10 Вторая половина XVIII в. была переходным временем, в котором совмещались остатки жестокостей крепостничества и новые стремления торгового капитализма и торговавшего дворянства. Сам Болотов был и сентиментален, и жесток. В нем был и крепостник, и помещик, подумывавший о том, что и "крестьянин--человек". Во второй половине XVIII в. крепостничество всецело еще господствовало. Помещик имел в своем поместье почти неограниченную власть И был почти независим. Крепостные не могли приобретать что-либо из имущества и занимать деньги без его разрешения. Он располагал судьбою крепостных. История "ученых крепостных" одна из самых жутких страниц крепостничества, подрезавшего им крылья (в XIX в. известна история актера М. Щепкина и поэта и художника Тараса Шевченко). Помещик был в своем имении и судьею. Он определял и меру наказания. Сам Болотов сек и наказывал своих крепостных. Такова история столяра, который покончил самоубийством, а сын его покушался на убийство Болотова. Болотов называет их "сущими злодеями, бунтовщиками и извергами". Крепостное право знает примеры жутких жестокостей и издевательств (известная Салтычиха или орловский помещик Шеншин, который имел у себя подлинный застенок со всем оборудованием и тридцать человек палачей, и наказывал и пытал не только крепостных, но и свободных, напр. своего священника, которого обвинили в том, что он хотел извести барина "чародейским корнем").
К стр. 498.
11 Чума в России была довольно частой гостьей. Начиная с XI века, с чумы 1090 г., когда в Киеве погибло за две недели 7 000 человек, эпидемия периодически повторялась, принимая иногда грандиозные размеры, как чума 1351 г. Эпидемия чумы 1769--1771 гг., которую описывает Болотов, впервые появилась в окрестностях местечка Фокшаны близ Рущука, где были расположены русские войска. Армия понесла от эпидемии огромные потери и принуждена была прекращать свои действия. Отсюда чума прокатилась и по другим странам (Польша), проникла во внутренние области России (в конце 1770 г.) со стороны Брянска, Севска - ив особенности свирепствовала в Москве, где в разгар эпидемии в день умирало до тысячи человек. Эпидемия нарушила ход экономической жизни страны, уменьшила государственные доходы, а действующая армия требовала бесперебойного снабжения. Правительство принимало строгие меры для уменьшения эпидемии: карантины, дезинфекции, изоляции больных, закрытие бань, трактиров, причем для окуривания и закрытия мертвых употребляли каторжных, а потом и фабричных за плату по 6 копеек в день. В чумных областях набора рекрутов не производилось. Фабричных больных развозили по подмосковным монастырям или запирали на фабриках, где они вымирали почти поголовно. Но несмотря на все меры, в Москве был очень большой людской обмен: помещики везли себе из деревень продукты, из армии и в армию ехали курьеры, тянулись обозы продовольствия и транспорты раненых. Население, боясь карантинов, отобрания имущества больных, укрывало и больных, и их вещи и способствовало распространению эпидемии. Больные разбегались, прятались и разносили болезнь.

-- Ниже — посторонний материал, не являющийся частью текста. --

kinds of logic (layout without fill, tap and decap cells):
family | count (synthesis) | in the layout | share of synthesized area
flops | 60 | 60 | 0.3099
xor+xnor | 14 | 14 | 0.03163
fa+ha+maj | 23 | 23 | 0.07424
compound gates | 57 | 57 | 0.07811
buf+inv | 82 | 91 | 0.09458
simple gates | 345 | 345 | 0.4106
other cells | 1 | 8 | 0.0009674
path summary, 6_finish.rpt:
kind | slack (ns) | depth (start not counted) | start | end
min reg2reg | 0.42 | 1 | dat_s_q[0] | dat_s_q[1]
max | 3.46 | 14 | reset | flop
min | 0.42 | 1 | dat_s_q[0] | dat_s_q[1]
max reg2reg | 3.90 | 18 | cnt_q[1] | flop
[src/rtl/relm_lower.sv]
// relm_lower: leading-one smear. Every bit at or below the most significant
// set bit of in_val is set in smear_out; zero input gives zero output.
//   in_val    : WD-bit value
//   smear_out : WD-bit smeared value
module relm_lower #(
  parameter int WD = 32
) (
  input  logic [WD-1:0] in_val,
  output logic [WD-1:0] smear_out
);

  always_comb begin
    smear_out = '0;
    smear_out[WD-1] = in_val[WD-1];
    for (int i = WD - 2; i >= 0; i--) begin
      smear_out[i] = smear_out[i+1] | in_val[i];
    end
  end

endmodule
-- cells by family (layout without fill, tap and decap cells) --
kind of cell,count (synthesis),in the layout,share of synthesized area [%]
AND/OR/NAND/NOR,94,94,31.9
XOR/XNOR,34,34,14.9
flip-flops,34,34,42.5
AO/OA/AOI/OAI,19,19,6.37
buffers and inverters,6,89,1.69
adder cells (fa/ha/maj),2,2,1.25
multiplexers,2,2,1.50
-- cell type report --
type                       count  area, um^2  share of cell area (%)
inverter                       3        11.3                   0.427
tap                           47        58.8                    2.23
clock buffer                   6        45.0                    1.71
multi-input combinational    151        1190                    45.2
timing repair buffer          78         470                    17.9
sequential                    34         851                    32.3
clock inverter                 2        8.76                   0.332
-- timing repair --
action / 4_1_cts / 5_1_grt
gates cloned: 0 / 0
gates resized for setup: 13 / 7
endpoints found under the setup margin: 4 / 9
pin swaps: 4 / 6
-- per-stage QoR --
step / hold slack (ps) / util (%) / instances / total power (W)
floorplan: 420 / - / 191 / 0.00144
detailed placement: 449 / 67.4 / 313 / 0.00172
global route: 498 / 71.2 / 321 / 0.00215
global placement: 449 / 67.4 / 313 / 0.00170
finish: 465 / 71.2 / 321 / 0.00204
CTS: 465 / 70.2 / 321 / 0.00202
**src/rtl/booth_seq_ctrl.sv**
```systemverilog
`default_nettype none
// ============================================================================
//  Module      : booth_seq_ctrl
//  Description : Sequential radix-2 Booth multiplier controller. Accepts one
//                signed operand pair over a valid/ready handshake, runs WIDTH
//                add/shift iterations and returns the signed 2*WIDTH-bit
//                product over a second valid/ready handshake. One
//                multiplication is in flight at a time.
//
//  Ports       : clk          - clock, rising edge
//                rst_n        - asynchronous active-low reset
//                in_valid     - operand pair valid
//                in_ready     - operands can be accepted (IDLE only)
//                multiplicand - signed M, sampled on input handshake
//                multiplier   - signed Q, sampled on input handshake
//                out_valid    - product valid (DONE only)
//                out_ready    - consumer accepts product
//                product      - signed M*Q
//                busy         - high while calculating or holding a result
//
//  Revision    : 1.0  initial release
// ============================================================================
module booth_seq_ctrl #(
    parameter int WIDTH = 16
) (
    input  logic                 clk,
    input  logic                 rst_n,
    input  logic                 in_valid,
    output logic                 in_ready,
    input  logic [WIDTH-1:0]     multiplicand,
    input  logic [WIDTH-1:0]     multiplier,
    output logic                 out_valid,
    input  logic                 out_ready,
    output logic [2*WIDTH-1:0]   product,
    output logic                 busy
);

    localparam int CNT_W = $clog2(WIDTH + 1);

    localparam logic [1:0] S_IDLE = 2'd0;
    localparam logic [1:0] S_CALC = 2'd1;
    localparam logic [1:0] S_DONE = 2'd2;

    localparam logic [CNT_W-1:0] c_cnt_load = CNT_W'(WIDTH);
    localparam logic [CNT_W-1:0] c_cnt_one  = CNT_W'(1);
    localparam logic [WIDTH:0]   c_one      = {{WIDTH{1'b0}}, 1'b1};

    logic [1:0]           r_state;
    logic [1:0]           w_state_nxt;

    // A and M carry one extra bit so that negating -2^(WIDTH-1) cannot overflow.
    logic [WIDTH:0]       r_a;
    logic [WIDTH:0]       r_m;
    logic [WIDTH-1:0]     r_q;
    logic                 r_q1;
    logic [CNT_W-1:0]     r_cnt;
    logic [2*WIDTH-1:0]   r_product;

    logic                 w_accept;
    logic                 w_last;
    logic [WIDTH:0]       w_m_neg;
    logic [WIDTH:0]       w_mux;
    logic [WIDTH:0]       w_sum;
    logic [WIDTH:0]       w_a_nxt;
    logic [WIDTH-1:0]     w_q_nxt;
    logic                 w_q1_nxt;

    assign w_accept = (r_state == S_IDLE) && in_valid;
    assign w_last   = (r_state == S_CALC) && (r_cnt == c_cnt_one);

    // Booth recoding table: {Q[0],Q_1} = 01 adds M, 10 subtracts M, else 0.
    assign w_m_neg = (~r_m) + c_one;

    always_comb begin
        w_mux = '0;
        case ({r_q[0], r_q1})
            2'b01:   w_mux = r_m;
            2'b10:   w_mux = w_m_neg;
            default: w_mux = '0;
        endcase
    end

    // Add wraps mod 2^(WIDTH+1); the arithmetic shift of {sum,Q,Q_1} replicates sum's MSB.
    assign w_sum    = r_a + w_mux;
    assign w_a_nxt  = {w_sum[WIDTH], w_sum[WIDTH:1]};
    assign w_q_nxt  = {w_sum[0], r_q[WIDTH-1:1]};
    assign w_q1_nxt = r_q[0];

    // ------------------------------------------------------------------
    // FSM: state register
    // ------------------------------------------------------------------
    always_ff @(posedge clk or negedge rst_n) begin
        if (!rst_n) begin
            r_state <= S_IDLE;
        end else begin
            r_state <= w_state_nxt;
        end
    end

    // ------------------------------------------------------------------
    // FSM: next-state logic
    // ------------------------------------------------------------------
    always_comb begin
        w_state_nxt = r_state;
        case (r_state)
            S_IDLE:  if (in_valid)  w_state_nxt = S_CALC;
            S_CALC:  if (w_last)    w_state_nxt = S_DONE;
            S_DONE:  if (out_ready) w_state_nxt = S_IDLE;
            default:                w_state_nxt = S_IDLE;
        endcase
    end

    // ------------------------------------------------------------------
    // FSM: outputs (pure functions of state, so no input-to-output paths)
    // ------------------------------------------------------------------
    always_comb begin
        in_ready  = 1'b0;
        out_valid = 1'b0;
        busy      = 1'b0;
        case (r_state)
            S_IDLE:  in_ready = 1'b1;
            S_CALC:  busy     = 1'b1;
            S_DONE: begin
                out_valid = 1'b1;
                busy      = 1'b1;
            end
            default: in_ready = 1'b0;
        endcase
    end

    assign product = r_product;

    // ------------------------------------------------------------------
    // Datapath registers
    // ------------------------------------------------------------------
    always_ff @(posedge clk or negedge rst_n) begin
        if (!rst_n) begin
            r_a       <= '0;
            r_m       <= '0;
            r_q       <= '0;
            r_q1      <= 1'b0;
            r_cnt     <= '0;
            r_product <= '0;
        end else if (w_accept) begin
            r_a   <= '0;
            r_m   <= {multiplicand[WIDTH-1], multiplicand};
            r_q   <= multiplier;
            r_q1  <= 1'b0;
            r_cnt <= c_cnt_load;
        end else if (r_state == S_CALC) begin
            r_a   <= w_a_nxt;
            r_q   <= w_q_nxt;
            r_q1  <= w_q1_nxt;
            r_cnt <= r_cnt - c_cnt_one;
            // The low 2*WIDTH bits of {A,Q} already hold the exact product.
            if (w_last) begin
                r_product <= {w_a_nxt[WIDTH-1:0], w_q_nxt};
            end
        end
    end

endmodule
`default_nettype wire
```
==> config.mk <==
export PLATFORM = sky130hd
export DESIGN_NAME = wb_port_arbiter
export DESIGN_NICKNAME = d
export VERILOG_FILES = /design/src/rtl/wb_port_arbiter.sv
export SDC_FILE = /design/constraint.sdc
export NUM_CORES = 1
export LEC_CHECK = 0
export ABC_CLOCK_PERIOD_IN_PS = 1300
export BUFFER_PORTS_ARGS = -buffer_cell sky130_fd_sc_hd__buf_2
export CAP_MARGIN = 30
export CELL_PAD_IN_SITES_DETAIL_PLACEMENT = 0
export CELL_PAD_IN_SITES_GLOBAL_PLACEMENT = 1
export CORE_MARGIN = 2
export CORE_UTILIZATION = 26
export DETAILED_ROUTE_END_ITERATION = 8
export PLACE_DENSITY_LB_ADDON = 0.1
export SYNTH_ARGS = -nofsm -noshare
export SYNTH_HDL_FRONTEND = slang
export SYNTH_SLANG_ARGS = --single-unit
==> constraint.sdc <==
create_clock -name clk -period 1.3 [get_ports clk]
set_input_delay 0.26 -clock clk [delete_from_list [all_inputs] [get_ports clk]]
set_output_delay 0.26 -clock clk [all_outputs]
set_load 0.01 [all_outputs]
==> src/rtl/wb_port_arbiter.sv <==
// Register-file write-port arbiter: round-robin between primary writeback (A) and
// multi-cycle writeback (B), with a two-beat lock for B paired writes.
module wb_port_arbiter #(
  parameter int unsigned DW = 32,
  parameter int unsigned AW = 5
) (
  input  logic          clk,
  input  logic          reset,
  input  logic          stall,
  input  logic          a_valid,
  input  logic [AW-1:0] a_addr,
  input  logic [DW-1:0] a_data,
  output logic          a_ready,
  input  logic          b_valid,
  input  logic          b_pair,
  input  logic [AW-1:0] b_addr,
  input  logic [DW-1:0] b_data,
  output logic          b_ready,
  output logic          mux_sel,
  output logic          rf_we,
  output logic [AW-1:0] rf_waddr,
  output logic [DW-1:0] rf_wdata,
  output logic          locked
);

  typedef enum logic [0:0] {StArb, StLock} state_e;

  state_e state_q, state_d;
  // last_b_q: 1 when B won the most recent grant; resets to B so A wins the first tie.
  logic   last_b_q, last_b_d;

  always_comb begin
    a_ready  = 1'b0;
    b_ready  = 1'b0;
    state_d  = state_q;
    last_b_d = last_b_q;
    if (!reset && !stall) begin
      case (state_q)
        StArb: begin
          if (a_valid && b_valid) begin
            a_ready = last_b_q;
            b_ready = !last_b_q;
          end else begin
            a_ready = a_valid;
            b_ready = b_valid;
          end
          if (b_ready && b_pair) state_d = StLock;
        end
        StLock: begin
          // Second beat or abandonment; either way the lock ends this cycle.
          b_ready = b_valid;
          state_d = StArb;
        end
        default: state_d = StArb;
      endcase
      if (a_ready) begin
        last_b_d = 1'b0;
      end else if (b_ready) begin
        last_b_d = 1'b1;
      end
    end
  end

  always_ff @(posedge clk) begin
    if (reset) begin
      state_q  <= StArb;
      last_b_q <= 1'b1;
      mux_sel  <= 1'b0;
      rf_we    <= 1'b0;
      rf_waddr <= '0;
      rf_wdata <= '0;
    end else begin
      state_q  <= state_d;
      last_b_q <= last_b_d;
      if (a_ready) begin
        mux_sel  <= 1'b0;
        rf_waddr <= a_addr;
        rf_wdata <= a_data;
        rf_we    <= (a_addr != '0);
      end else if (b_ready) begin
        mux_sel  <= 1'b1;
        rf_waddr <= b_addr;
        rf_wdata <= b_data;
        rf_we    <= (b_addr != '0);
      end else begin
        rf_we    <= 1'b0;
      end
    end
  end

  assign locked = (state_q == StLock);

endmodule
### config.mk
export PLATFORM = sky130hd
export DESIGN_NAME = codec_sequencer
export DESIGN_NICKNAME = d
export VERILOG_FILES = /design/src/rtl/codec_sequencer.sv
export SDC_FILE = /design/constraint.sdc
export NUM_CORES = 1
export LEC_CHECK = 0
export BUFFER_PORTS_ARGS = -buffer_cell sky130_fd_sc_hd__buf_4
export CORE_AREA = 2 2 317 319
export CTS_BUF_LIST = sky130_fd_sc_hd__clkbuf_4 sky130_fd_sc_hd__clkbuf_8
export DETAILED_ROUTE_END_ITERATION = 8
export DIE_AREA = 0 0 319 321
export GPL_TIMING_DRIVEN = 0
export SLEW_MARGIN = 20
export SYNTH_ARGS = -nofsm -noshare
export SYNTH_HDL_FRONTEND = slang
export SYNTH_SLANG_ARGS = --single-unit
### constraint.sdc
create_clock -name clk -period 2.8 [get_ports clk]
set_input_delay 0.14 -clock clk [delete_from_list [all_inputs] [get_ports clk]]
set_output_delay 0.14 -clock clk [all_outputs]
set_load 0.02 [all_outputs]
### src/rtl/codec_sequencer.sv
// codec_sequencer: frame-level controller for the RS/row codec datapath.
// Accepts one 64-bit word, encodes it, launches transmission, waits for
// completion (bounded by a timeout), then scans the decoder one row per
// cycle and presents a single result per frame.
module codec_sequencer #(
  parameter int ROWS       = 16,
  parameter int TX_TIMEOUT = 255
) (
  input  logic         clk,
  input  logic         rst,
  input  logic         in_valid,
  output logic         in_ready,
  input  logic [63:0]  in_data,
  output logic [63:0]  enc_data,
  input  logic [127:0] enc_message,
  output logic         tx_start,
  output logic [127:0] tx_message,
  input  logic         tx_done,
  input  logic [127:0] rx_message,
  output logic [127:0] dec_message,
  output logic [3:0]   dec_row,
  input  logic [7:0]   dec_err_pos,
  output logic         out_valid,
  input  logic         out_ready,
  output logic [127:0] out_message,
  output logic [15:0]  out_err_mask,
  output logic [4:0]   out_err_count,
  output logic         out_timeout
);

  localparam logic [2:0] IDLE     = 3'd0;
  localparam logic [2:0] ENCODE   = 3'd1;
  localparam logic [2:0] TX_START = 3'd2;
  localparam logic [2:0] TX_WAIT  = 3'd3;
  localparam logic [2:0] DECODE   = 3'd4;
  localparam logic [2:0] DONE     = 3'd5;

  localparam logic [3:0] LAST_ROW  = 4'(ROWS - 1);
  localparam logic [7:0] WAIT_LAST = 8'(TX_TIMEOUT - 1);

  logic [2:0] state;
  logic [7:0] wait_cnt;

  // Ready only in IDLE and never while reset is held; independent of in_valid.
  assign in_ready = rst && (state == IDLE);

  // Frame sequencing: the mask and count registers double as the per-frame
  // accumulators during DECODE, so the result is complete on entry to DONE.
  always_ff @(posedge clk) begin
    if (!rst) begin
      state         <= IDLE;
      wait_cnt      <= 8'd0;
      enc_data      <= 64'd0;
      tx_start      <= 1'b0;
      tx_message    <= 128'd0;
      dec_message   <= 128'd0;
      dec_row       <= 4'd0;
      out_valid     <= 1'b0;
      out_message   <= 128'd0;
      out_err_mask  <= 16'd0;
      out_err_count <= 5'd0;
      out_timeout   <= 1'b0;
    end else begin
      tx_start <= 1'b0;
      case (state)
        IDLE: begin
          if (in_valid) begin
            enc_data <= in_data;
            state    <= ENCODE;
          end
        end
        ENCODE: begin
          tx_message <= enc_message;
          tx_start   <= 1'b1;
          state      <= TX_START;
        end
        TX_START: begin
          wait_cnt <= 8'd0;
          state    <= TX_WAIT;
        end
        TX_WAIT: begin
          // Completion takes priority over a timeout on the same edge.
          if (tx_done) begin
            dec_message   <= rx_message;
            dec_row       <= 4'd0;
            out_err_mask  <= 16'd0;
            out_err_count <= 5'd0;
            out_timeout   <= 1'b0;
            state         <= DECODE;
          end else if (wait_cnt == WAIT_LAST) begin
            out_timeout   <= 1'b1;
            out_err_mask  <= 16'd0;
            out_err_count <= 5'd0;
            out_message   <= tx_message;
            out_valid     <= 1'b1;
            state         <= DONE;
          end else begin
            wait_cnt <= wait_cnt + 8'd1;
          end
        end
        DECODE: begin
          if (dec_err_pos != 8'hFF) begin
            out_err_mask[dec_row] <= 1'b1;
            out_err_count         <= out_err_count + 5'd1;
          end
          if (dec_row == LAST_ROW) begin
            out_message <= dec_message;
            out_valid   <= 1'b1;
            state       <= DONE;
          end else begin
            dec_row <= dec_row + 4'd1;
          end
        end
        DONE: begin
          if (out_ready) begin
            out_valid <= 1'b0;
            state     <= IDLE;
          end
        end
        default: state <= IDLE;
      endcase
    end
  end

endmodule

# After elaboration in Yosys (flattened, before gate mapping)
# Cells that the tools add are included.
[totals] reg_bits=487 inputBits=333 output_inout_bits=477 word_cells=85
[op_classes] add_sub_neg=3 magnitude_cmp=2 n_eq_ne=18 mux=33 bitwise=1 n_reduce_logical=16
[op_table] op="2-to-1 mux 128 bit" n=3
[op_table] op="one-hot mux 128 bit (2 select lines)" n=1
[op_table] op="2-to-1 mux 16 bit" n=3
[op_table] op="one-hot mux 16 bit (2 select lines)" n=1
[op_table] op="!= test 2 bit, second input constant" n=9
[op_table] op="one-hot mux 3 bit (6 select lines)" n=1
[op_table] op="2-to-1 mux 8 bit" n=2
[op_table] op="OR 16 bit" n=1
[op_table] op="one-hot mux 8 bit (2 select lines)" n=1
[op_table] op="2-to-1 mux 3 bit" n=5
[op_table] op="2-to-1 mux 5 bit" n=3
[op_table] op="one-hot mux 5 bit (2 select lines)" n=1
[op_table] op="AND reduction 3 bit" n=3
[op_table] op="adder 8 x 1 -> 8 bit, second input constant" n=1
[op_table] op="== test 8 bit, second input constant" n=1
[op_table] op="2-to-1 mux 4 bit" n=2
[op_table] op="!= test 8 bit, second input constant" n=1
[op_table] op="one-hot mux 4 bit (2 select lines)" n=1
[op_table] op="AND reduction 4 bit" n=2
[op_table] op="2-to-1 mux 1 bit" n=7
[op_table] op="== test 3 x 2 -> 1 bit, second input constant" n=2
[op_table] op="== test 3 bit, second input constant" n=2
[op_table] op="AND reduction 2 bit" n=3
[op_table] op="nonzero test 2 bit" n=3
[op_table] op="other kinds (13)" n=14

# Logic depth before layout (Yosys ltp)
[depth] word_depth=7 depth_mapped=8 mapped_depth_nobuf=6

# Worst setup path after synthesis
# Ideal clock, no wire load.
[synth_timing] path_kind="register -> register" start="register dec_row[1]" end="register out_message[100]" setup_ps=89 arrival_ps=1919 slack_ps=792 stages_incl_launch_ff=8 n_path_buf=2 synth_period_minus_slack_ps=2008 path_cell_list="dfxtp_1 ha_1 and3_1 mux2_4 clkbuf_1 clkbuf_1 a21oi_1 a311oi_2"
[synth_via] elab_chain_len=3
[synth_lines] element="from (decl)" line_no="21" rtl="output logic [3:0] dec_row,"
[synth_lines] element="from (signal assigned)" line_no="111" rtl="dec_row <= dec_row + 4'd1;"
[synth_lines] element="== test 4 bit" line_no="106" rtl="if (dec_row == LAST_ROW) begin"
[synth_lines] element="!= test 2 bit (no line)"
[synth_lines] element="AND reduction 4 bit (no line)"
[synth_lines] element="to (signal assigned)" line_no="94" rtl="out_message <= tx_message;"
[synth_lines] element="to (signal assigned)" line_no="107" rtl="out_message <= dec_message;"
[synth_lines] element="to (decl)" line_no="25" rtl="output logic [127:0] out_message,"
# Every way passes these cells.
# A chain may end at the register's enable or synchronous reset.

# Final worst setup path
[layout_timing] start="register state[1]" end="register tx_message[63]"
[layout_via] elab_chain_len=1
[layout_lines] element="from (decl)" line_no="41" rtl="logic [2:0] state;"
[layout_lines] element="from (signal assigned)" line_no="51" rtl="state <= IDLE;"
[layout_lines] element="from (signal assigned)" line_no="69" rtl="state <= ENCODE;"
[layout_lines] element="from (signal assigned)" line_no="75" rtl="state <= TX_START;"
[layout_lines] element="== test 3 x 1 -> 1 bit" line_no="65" rtl="case (state)"
[layout_lines] element="to (signal assigned)" line_no="73" rtl="tx_message <= enc_message;"
[layout_lines] element="to (decl)" line_no="17" rtl="output logic [127:0] tx_message,"
# Every way passes these cells.

==> metrics list <==
* Fraction of final layout cells with drive strength greater than 1: 31.9%
- The synthesized design devotes to its leading area cell type 51.0% of total area.
* Clock latency reported for the late side of the worst-skew pair: 0.74 ns
- Fill cells: 10400
- The critical path is of the reg2reg type.
* Core area: 0.0993 mm^2
- Classification of the worst-slack hold path: in2reg
- In this run the number of H-tree levels came out at 3.
- Headroom to the max-slew limit came out at 23.1%.
* Std cell rows: 116
- During synthesis, Yosys emitted a total of 0 warnings.
- Highest fanout seen on the critical path: 10
- Max-cap violations in this run came to 0.
* DIE WIDTH: 319 um
* Final setup viols: 0
* Pins Over Slew Limit: 0
* Area of combinational cells with multiple inputs: 0.00852 mm^2
* Portion of the post-synthesis area used by sequential elements: 51.0%
- The first routing iteration left 1588 violations.
* Post-detailed-placement cell area: 0.0269 mm^2
* Num CTS Buffers: 91
* Startpoint Class: register
- The worst setup path is captured at a register.
* Register bit total from synthesis: 487
- Summing the areas of all compound-gate instances in the mapped netlist gives 23.9% of the synthesized area.
- Synthesized-area fraction occupied by xor and xnor cells: 0.0916%
* Int Power: 14800 uW
- For this configuration, the core starts out at a cell density of 19.3%.
- Before antenna repair, the detailed router went through 5 iterations.
- The total overflow left after global routing is 0.
- Derived from the worst setup path, the maximum achievable clock frequency is 370 MHz.
- Global-route wire length before repair: 155000 um
- Number of hold violations in the final report: 0
- Top-level port count: 810
- Post-layout nets: 3891
- Part of the total power dissipated in combinational logic: 30.3%
- Number of synthesized flops with an enable pin: 0
* Async set or reset register ratio after synthesis: 0%
* Clk sink count: 487
* Total track usage: 20.7%
- Synth cell types: 57
* Post-Synthesis Cells: 2319
- Vias in the first global route: 22000
* Arrival time of the worst setup path: 3.35 ns
* Post-route minimum period: 2.70 ns
- No sink is reached through more buffers than the 3 on the longest clock path.
- In this run, the clock network consumes 33.8% of the power.
- In this run the mean area of a mapped cell was 8.24 um^2.
* Cell type contributing the most total cell area after synthesis: sky130_fd_sc_hd__dfxtp_1
- Startpoint of the most critical hold path: enc_message[39]
- In this run the cell area of the synthesized design comes to 0.0191 mm^2.
- Sequential cells account for 36.0% of the total power.
- Top cells by area in the synthesized netlist: sky130_fd_sc_hd__dfxtp_1, sky130_fd_sc_hd__nand2_1, sky130_fd_sc_hd__a21oi_1, sky130_fd_sc_hd__a311oi_2, sky130_fd_sc_hd__clkbuf_1
- The analysis attributes to net switching a power of 8630 uW.
* Critical register-to-register path startpoint: state[1]$_SDFFE_PN0P_
- From synthesis to final layout, the design area changed by 68.7%.
- In the routed design, unresolved DRC markers number 0.
- Of the available clock period, the critical path in the final layout requires 96.6%.
- Required time of the critical path: 3.44 ns
- The congestion estimate from routability-driven global placement came to 0.864.
- Main combinational cell family by area after synthesis: compound AO/OA/AOI/OAI gates
- VDD IR max: 458 uV
* Leading post-synthesis cells by instance count: sky130_fd_sc_hd__nand2_1, sky130_fd_sc_hd__dfxtp_1, sky130_fd_sc_hd__a21oi_1, sky130_fd_sc_hd__clkbuf_1, sky130_fd_sc_hd__a311oi_2
* Die Y: 321 um
- The count of buffers added on input and output ports is 809.
- The critical path starts at state[1]$_SDFFE_PN0P_.
* Clock tree root buffer cell: sky130_fd_sc_hd__clkbuf_8
* Area occupied by registers: 0.00975 mm^2
- Clock-pin slew was measured on the worst setup and hold paths at 0.06 ns.
- Dominant register cell in the synthesized netlist: sky130_fd_sc_hd__dfxtp_1
- Total negative setup slack: 0 ns
- Post-synthesis simple-gate area fraction: 20.0%
- For this block, the routed nets add up to 111000 um of wire.
* Post-detailed-placement half-perimeter wirelength: 86300 um
- Largest net degree at the start of global routing: 13
* Worst Max-Slew Pin Slew: 1.15 ns
- Setup repair after global routing left no endpoint under its margin.
- The die covers 0.102 mm^2.
- TritonCTS built the clock tree.
* Fraction of power spent switching nets: 36.8%
- Dividing total power by cell area gives a power density of 728 mW/mm^2.
- The analysis attributes to cell leakage a power of 0.0126 uW.
- Setup clock skew after layout: 0.0267 ns
* Via density per instance: 4.56
- Antenna violations before repair: 17
* Final instance area: 0.0322 mm^2
- Of the post-synthesis cell area, the part taken by muxes is 0.0785%.
- Number of nets produced by synthesis: 2659
- The most common cell in the synthesized netlist is sky130_fd_sc_hd__nand2_1.
- Residual antenna-violating net count after detailed routing: 0
- Area share of fa/ha/maj cells after synthesis: 0.458%
* Final routed wire length divided by cell count: 22.6 um
- Number of vias after detailed routing: 22400
- The run finished with clean final reports.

Паника населения перед эпидемией вызвала бунты, которые жестоко подавлялись. Описание одного из таких бунтов и дает Болотов. Его описание правдиво, хотя он и передает его со слов других. Но его рассказ совпадает с показаниями свидетелей и очевидцев.
К стр. 499.
12 Рычков, Петр Иванович (1712--1777) - историк, экономист и географ, один из наиболее ценных и плодовитых корреспондентов Вольного Экономического общества, в "Трудах" которого он напечатал много своих статей. Считался знатоком экономики и "коммерции" Оренбургского края (отзыв комиссии о коммерции). Лучшая работа Рычкова - "Описание Илецкой соли, с подробным планом Илецкой защиты" - первое описание Илецких соляных разработок. Его "Записки о Пугачевском бунте" использовал Пушкин в "Истории Пугачевского бунта".